→ **WHAT IS REQUIRED**
A single number is all that's needed: how many lines in the data contain the string "registers".

→ **TASK DATA**
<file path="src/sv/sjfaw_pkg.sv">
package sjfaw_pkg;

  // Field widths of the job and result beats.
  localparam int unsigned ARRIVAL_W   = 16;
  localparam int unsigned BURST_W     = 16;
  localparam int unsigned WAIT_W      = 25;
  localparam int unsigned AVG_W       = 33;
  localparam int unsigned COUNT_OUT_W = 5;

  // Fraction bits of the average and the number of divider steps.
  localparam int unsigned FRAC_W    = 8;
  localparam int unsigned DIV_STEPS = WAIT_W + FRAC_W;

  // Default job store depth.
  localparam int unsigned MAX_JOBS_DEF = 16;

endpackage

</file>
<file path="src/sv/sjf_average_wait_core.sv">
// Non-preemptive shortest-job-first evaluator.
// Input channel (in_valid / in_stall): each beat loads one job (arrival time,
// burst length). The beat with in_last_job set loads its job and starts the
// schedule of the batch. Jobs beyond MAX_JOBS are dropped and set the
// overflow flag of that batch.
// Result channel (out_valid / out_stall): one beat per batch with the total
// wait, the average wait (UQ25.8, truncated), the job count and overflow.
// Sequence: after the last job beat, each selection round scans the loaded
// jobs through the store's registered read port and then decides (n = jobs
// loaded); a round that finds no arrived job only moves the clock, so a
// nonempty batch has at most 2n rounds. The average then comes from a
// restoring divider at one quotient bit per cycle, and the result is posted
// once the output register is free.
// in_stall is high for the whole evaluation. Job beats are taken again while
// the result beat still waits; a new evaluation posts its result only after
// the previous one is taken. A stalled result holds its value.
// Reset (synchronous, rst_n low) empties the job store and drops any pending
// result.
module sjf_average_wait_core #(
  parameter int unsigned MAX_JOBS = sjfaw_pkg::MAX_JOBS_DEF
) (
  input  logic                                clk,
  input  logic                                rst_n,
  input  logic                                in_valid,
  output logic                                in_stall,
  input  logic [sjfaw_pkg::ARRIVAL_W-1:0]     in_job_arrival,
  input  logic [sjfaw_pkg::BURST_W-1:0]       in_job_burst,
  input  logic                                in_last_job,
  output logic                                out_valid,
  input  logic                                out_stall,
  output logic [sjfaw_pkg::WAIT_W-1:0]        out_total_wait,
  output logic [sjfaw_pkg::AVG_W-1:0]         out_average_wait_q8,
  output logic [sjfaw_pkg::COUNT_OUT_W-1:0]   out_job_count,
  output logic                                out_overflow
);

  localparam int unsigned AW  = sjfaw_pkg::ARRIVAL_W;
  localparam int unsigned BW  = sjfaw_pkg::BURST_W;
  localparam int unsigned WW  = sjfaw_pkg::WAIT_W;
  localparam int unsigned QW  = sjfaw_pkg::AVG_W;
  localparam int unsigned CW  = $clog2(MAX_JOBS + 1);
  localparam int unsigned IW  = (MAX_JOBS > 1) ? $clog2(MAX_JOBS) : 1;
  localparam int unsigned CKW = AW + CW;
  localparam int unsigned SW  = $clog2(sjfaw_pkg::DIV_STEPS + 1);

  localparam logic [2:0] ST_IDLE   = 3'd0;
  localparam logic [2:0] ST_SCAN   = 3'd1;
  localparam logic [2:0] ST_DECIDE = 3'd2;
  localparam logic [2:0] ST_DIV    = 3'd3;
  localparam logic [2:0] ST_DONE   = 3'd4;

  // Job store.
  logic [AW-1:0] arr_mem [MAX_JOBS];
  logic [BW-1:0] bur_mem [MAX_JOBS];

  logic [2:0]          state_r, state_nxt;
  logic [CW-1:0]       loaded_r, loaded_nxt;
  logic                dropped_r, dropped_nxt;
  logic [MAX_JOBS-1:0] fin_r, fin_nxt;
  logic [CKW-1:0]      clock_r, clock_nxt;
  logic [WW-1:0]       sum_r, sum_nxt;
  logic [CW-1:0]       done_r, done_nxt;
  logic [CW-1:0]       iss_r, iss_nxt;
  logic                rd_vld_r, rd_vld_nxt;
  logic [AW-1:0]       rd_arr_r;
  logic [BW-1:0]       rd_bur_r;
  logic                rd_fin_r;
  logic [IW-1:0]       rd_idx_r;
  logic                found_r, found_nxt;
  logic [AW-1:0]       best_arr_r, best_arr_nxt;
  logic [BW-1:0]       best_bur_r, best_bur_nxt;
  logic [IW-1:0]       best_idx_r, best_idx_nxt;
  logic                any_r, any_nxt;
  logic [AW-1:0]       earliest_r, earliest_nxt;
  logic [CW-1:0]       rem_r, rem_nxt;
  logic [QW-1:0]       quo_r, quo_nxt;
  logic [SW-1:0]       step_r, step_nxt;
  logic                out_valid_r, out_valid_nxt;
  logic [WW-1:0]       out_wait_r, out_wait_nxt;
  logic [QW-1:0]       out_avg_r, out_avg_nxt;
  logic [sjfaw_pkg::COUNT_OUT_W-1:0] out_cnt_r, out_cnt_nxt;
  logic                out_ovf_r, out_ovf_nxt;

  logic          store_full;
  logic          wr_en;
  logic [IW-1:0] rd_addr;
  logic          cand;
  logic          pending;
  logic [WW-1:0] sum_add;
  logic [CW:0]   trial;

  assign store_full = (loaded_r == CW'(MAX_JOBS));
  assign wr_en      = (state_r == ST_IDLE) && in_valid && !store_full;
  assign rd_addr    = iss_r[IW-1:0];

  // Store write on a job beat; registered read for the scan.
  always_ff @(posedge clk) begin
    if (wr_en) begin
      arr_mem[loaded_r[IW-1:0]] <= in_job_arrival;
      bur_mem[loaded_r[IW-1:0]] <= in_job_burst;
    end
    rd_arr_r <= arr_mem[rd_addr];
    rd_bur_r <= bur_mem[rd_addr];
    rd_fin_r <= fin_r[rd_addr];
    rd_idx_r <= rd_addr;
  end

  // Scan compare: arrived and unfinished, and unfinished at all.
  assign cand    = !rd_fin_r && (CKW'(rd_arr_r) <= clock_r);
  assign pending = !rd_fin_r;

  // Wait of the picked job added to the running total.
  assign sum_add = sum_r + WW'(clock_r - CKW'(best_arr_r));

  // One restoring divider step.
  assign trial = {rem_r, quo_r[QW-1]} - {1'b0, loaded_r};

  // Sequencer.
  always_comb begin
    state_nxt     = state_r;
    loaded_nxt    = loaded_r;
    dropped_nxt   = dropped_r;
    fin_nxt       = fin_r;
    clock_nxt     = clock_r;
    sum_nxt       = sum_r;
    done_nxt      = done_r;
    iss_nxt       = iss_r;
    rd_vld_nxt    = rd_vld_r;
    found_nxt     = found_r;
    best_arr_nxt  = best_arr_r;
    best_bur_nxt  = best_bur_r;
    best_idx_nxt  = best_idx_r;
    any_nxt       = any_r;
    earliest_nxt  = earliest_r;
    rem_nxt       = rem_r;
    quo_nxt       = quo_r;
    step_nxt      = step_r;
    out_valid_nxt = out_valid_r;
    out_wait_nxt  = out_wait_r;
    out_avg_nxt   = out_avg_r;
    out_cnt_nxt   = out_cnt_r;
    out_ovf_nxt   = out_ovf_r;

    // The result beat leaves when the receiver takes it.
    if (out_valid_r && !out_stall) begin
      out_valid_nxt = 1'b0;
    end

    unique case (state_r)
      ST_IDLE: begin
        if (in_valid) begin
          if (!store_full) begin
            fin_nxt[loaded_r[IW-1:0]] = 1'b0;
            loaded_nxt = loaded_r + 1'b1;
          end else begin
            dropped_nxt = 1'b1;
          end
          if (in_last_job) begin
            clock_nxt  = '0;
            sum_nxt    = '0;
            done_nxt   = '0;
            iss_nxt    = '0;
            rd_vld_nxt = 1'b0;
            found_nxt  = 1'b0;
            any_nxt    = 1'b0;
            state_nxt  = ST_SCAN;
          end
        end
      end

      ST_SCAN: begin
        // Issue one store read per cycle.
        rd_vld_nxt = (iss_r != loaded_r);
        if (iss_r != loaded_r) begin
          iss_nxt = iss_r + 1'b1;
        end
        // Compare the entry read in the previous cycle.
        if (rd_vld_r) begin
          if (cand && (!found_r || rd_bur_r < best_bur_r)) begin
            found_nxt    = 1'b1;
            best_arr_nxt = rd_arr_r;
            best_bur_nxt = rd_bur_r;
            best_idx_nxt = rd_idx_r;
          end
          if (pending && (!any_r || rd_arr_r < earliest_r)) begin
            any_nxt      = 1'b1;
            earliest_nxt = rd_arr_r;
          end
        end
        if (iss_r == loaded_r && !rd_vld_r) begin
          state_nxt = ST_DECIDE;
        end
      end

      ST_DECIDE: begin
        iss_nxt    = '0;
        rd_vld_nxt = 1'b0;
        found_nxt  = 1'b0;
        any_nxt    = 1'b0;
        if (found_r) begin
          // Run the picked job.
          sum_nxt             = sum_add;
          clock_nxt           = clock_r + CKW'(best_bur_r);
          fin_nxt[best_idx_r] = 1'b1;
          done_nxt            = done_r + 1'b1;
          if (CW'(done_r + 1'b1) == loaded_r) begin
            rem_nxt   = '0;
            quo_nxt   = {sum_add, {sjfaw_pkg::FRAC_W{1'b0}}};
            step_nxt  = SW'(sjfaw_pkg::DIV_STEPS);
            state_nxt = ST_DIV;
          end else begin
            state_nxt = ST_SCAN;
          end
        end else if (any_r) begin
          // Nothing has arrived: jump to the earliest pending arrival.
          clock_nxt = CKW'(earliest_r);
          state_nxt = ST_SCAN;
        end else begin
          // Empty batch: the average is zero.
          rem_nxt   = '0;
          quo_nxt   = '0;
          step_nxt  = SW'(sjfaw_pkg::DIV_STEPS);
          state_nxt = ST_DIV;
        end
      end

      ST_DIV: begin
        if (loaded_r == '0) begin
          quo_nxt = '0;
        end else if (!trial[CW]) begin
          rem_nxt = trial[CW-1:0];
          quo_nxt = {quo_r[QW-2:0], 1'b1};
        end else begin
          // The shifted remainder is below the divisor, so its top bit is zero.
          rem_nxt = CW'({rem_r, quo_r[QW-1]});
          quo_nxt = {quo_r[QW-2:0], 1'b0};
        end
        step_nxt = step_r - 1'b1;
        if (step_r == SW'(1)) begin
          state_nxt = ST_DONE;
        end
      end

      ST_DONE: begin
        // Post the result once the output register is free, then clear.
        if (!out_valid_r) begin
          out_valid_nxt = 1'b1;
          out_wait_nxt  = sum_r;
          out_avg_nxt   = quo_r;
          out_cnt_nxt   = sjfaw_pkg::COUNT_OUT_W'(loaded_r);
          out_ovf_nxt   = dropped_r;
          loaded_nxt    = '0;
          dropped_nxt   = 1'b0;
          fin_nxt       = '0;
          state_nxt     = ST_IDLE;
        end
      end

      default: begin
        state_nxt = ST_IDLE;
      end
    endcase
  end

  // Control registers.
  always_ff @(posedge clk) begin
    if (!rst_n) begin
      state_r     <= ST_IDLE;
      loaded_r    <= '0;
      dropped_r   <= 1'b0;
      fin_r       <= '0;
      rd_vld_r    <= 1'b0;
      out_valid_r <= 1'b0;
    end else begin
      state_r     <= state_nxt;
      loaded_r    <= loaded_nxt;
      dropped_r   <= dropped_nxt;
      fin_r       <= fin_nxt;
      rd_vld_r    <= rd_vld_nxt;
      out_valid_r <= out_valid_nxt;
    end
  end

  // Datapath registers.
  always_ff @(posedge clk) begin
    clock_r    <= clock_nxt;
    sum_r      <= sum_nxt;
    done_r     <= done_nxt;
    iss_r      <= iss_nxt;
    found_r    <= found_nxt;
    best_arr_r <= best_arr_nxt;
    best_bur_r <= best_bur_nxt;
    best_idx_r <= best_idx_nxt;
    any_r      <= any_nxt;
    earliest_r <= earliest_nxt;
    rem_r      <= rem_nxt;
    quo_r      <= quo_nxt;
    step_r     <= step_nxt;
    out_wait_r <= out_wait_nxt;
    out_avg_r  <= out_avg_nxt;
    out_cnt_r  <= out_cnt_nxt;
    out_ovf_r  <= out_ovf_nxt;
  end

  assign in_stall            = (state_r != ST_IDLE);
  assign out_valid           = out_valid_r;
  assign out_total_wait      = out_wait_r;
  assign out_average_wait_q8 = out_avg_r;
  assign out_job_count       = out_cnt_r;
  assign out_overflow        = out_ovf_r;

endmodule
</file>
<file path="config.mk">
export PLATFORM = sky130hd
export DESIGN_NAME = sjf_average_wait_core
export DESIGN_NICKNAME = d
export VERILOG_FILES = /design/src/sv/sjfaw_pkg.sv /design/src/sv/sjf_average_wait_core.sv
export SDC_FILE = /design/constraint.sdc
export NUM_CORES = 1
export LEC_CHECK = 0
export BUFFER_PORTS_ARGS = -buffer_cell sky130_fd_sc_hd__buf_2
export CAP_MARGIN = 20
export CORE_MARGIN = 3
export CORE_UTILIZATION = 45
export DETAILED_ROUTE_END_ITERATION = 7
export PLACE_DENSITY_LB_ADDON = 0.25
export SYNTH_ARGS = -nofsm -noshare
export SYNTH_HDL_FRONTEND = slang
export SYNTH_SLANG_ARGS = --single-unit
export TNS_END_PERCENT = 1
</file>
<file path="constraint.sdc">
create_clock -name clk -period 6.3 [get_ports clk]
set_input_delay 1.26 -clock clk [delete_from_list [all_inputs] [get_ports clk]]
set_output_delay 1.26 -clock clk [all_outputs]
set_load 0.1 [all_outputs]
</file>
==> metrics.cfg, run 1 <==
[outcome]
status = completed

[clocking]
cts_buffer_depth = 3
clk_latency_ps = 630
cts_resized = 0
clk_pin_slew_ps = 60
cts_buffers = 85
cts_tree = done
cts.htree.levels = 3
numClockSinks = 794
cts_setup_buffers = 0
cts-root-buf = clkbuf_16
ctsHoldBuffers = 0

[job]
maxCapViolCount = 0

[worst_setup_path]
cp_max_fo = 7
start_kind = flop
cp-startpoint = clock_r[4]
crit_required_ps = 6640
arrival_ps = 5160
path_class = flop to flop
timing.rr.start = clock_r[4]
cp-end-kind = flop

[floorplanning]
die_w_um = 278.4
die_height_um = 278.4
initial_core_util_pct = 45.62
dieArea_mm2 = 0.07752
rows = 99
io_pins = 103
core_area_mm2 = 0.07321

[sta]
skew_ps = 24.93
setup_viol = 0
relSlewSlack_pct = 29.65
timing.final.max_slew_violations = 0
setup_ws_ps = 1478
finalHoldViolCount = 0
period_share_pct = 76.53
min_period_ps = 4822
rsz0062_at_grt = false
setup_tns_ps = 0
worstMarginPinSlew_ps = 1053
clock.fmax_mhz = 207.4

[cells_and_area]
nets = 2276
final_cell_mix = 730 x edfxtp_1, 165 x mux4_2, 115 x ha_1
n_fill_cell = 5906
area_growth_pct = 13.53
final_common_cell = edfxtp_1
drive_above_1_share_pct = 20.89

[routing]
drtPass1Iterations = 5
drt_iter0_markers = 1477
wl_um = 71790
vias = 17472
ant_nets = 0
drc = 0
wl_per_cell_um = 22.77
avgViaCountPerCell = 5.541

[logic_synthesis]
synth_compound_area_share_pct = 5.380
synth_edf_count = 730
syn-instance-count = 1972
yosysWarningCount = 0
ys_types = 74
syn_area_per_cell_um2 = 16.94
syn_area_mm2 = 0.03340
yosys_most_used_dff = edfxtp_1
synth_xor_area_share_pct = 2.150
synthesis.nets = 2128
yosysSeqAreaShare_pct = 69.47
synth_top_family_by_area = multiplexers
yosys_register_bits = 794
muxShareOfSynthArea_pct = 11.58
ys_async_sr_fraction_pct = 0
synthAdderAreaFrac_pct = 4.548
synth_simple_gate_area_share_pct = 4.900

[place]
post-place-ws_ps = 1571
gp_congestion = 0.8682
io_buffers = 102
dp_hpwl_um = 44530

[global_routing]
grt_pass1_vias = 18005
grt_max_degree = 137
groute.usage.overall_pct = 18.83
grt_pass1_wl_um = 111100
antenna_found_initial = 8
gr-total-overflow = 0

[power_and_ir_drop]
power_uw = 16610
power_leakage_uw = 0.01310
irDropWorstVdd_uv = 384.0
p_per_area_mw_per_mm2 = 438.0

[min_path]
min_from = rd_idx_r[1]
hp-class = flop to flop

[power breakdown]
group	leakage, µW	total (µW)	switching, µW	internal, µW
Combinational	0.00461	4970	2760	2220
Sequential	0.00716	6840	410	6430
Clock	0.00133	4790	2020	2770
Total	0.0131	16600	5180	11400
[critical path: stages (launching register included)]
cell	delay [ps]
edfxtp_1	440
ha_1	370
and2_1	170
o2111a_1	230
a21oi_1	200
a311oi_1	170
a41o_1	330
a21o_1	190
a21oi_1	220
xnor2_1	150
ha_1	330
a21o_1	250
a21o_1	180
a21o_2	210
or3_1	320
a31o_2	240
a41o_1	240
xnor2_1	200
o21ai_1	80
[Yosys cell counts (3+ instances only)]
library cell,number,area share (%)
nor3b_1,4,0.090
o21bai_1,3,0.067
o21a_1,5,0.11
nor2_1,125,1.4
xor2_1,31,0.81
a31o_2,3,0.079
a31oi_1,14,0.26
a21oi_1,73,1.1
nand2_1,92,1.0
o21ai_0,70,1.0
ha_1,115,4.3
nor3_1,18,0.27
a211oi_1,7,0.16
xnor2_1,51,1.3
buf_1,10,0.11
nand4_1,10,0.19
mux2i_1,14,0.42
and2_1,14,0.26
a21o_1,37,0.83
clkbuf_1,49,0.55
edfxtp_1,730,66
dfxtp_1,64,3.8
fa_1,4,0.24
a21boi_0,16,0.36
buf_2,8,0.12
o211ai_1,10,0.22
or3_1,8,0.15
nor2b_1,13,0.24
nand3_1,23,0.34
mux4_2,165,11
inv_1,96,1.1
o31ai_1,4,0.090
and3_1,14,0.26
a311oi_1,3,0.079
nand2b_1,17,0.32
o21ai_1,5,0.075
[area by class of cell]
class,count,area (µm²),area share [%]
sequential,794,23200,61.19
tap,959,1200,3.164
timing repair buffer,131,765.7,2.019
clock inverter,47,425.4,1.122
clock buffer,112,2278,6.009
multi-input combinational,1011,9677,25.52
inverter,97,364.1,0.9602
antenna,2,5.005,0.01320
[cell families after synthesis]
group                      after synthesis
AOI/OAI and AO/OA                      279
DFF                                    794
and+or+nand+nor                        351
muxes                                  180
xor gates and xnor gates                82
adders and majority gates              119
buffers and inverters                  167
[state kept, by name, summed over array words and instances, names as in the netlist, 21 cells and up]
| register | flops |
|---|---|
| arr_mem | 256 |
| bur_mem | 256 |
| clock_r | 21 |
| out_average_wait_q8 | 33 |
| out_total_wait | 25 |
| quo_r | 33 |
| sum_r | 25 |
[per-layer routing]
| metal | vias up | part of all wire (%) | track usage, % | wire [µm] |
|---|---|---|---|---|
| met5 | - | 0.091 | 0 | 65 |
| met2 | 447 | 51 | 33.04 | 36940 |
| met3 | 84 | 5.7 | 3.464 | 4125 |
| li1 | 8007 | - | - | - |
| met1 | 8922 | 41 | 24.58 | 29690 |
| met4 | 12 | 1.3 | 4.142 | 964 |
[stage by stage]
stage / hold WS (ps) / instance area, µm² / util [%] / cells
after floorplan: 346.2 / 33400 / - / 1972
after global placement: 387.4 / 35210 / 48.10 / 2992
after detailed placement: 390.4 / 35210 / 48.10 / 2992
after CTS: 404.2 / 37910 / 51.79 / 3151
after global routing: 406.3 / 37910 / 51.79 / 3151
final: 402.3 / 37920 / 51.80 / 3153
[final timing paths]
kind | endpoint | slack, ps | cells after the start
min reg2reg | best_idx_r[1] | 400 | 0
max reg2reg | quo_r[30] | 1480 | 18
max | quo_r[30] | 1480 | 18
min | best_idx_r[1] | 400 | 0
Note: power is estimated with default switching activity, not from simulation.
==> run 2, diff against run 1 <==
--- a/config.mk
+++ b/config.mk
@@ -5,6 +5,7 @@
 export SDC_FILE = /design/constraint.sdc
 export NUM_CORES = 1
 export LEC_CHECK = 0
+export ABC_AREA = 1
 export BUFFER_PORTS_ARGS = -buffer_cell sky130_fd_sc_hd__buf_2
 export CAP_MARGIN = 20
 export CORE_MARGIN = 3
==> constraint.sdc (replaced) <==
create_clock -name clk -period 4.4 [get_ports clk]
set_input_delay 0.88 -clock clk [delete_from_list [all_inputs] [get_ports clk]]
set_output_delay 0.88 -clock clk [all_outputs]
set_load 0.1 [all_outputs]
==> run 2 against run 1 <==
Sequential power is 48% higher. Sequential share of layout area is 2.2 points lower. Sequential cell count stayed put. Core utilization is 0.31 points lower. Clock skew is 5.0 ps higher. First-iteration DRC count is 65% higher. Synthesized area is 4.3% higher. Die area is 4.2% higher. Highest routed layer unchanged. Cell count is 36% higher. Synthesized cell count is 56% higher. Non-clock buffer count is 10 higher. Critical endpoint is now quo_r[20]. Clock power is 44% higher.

→ **RESULT OF THE TASK**
2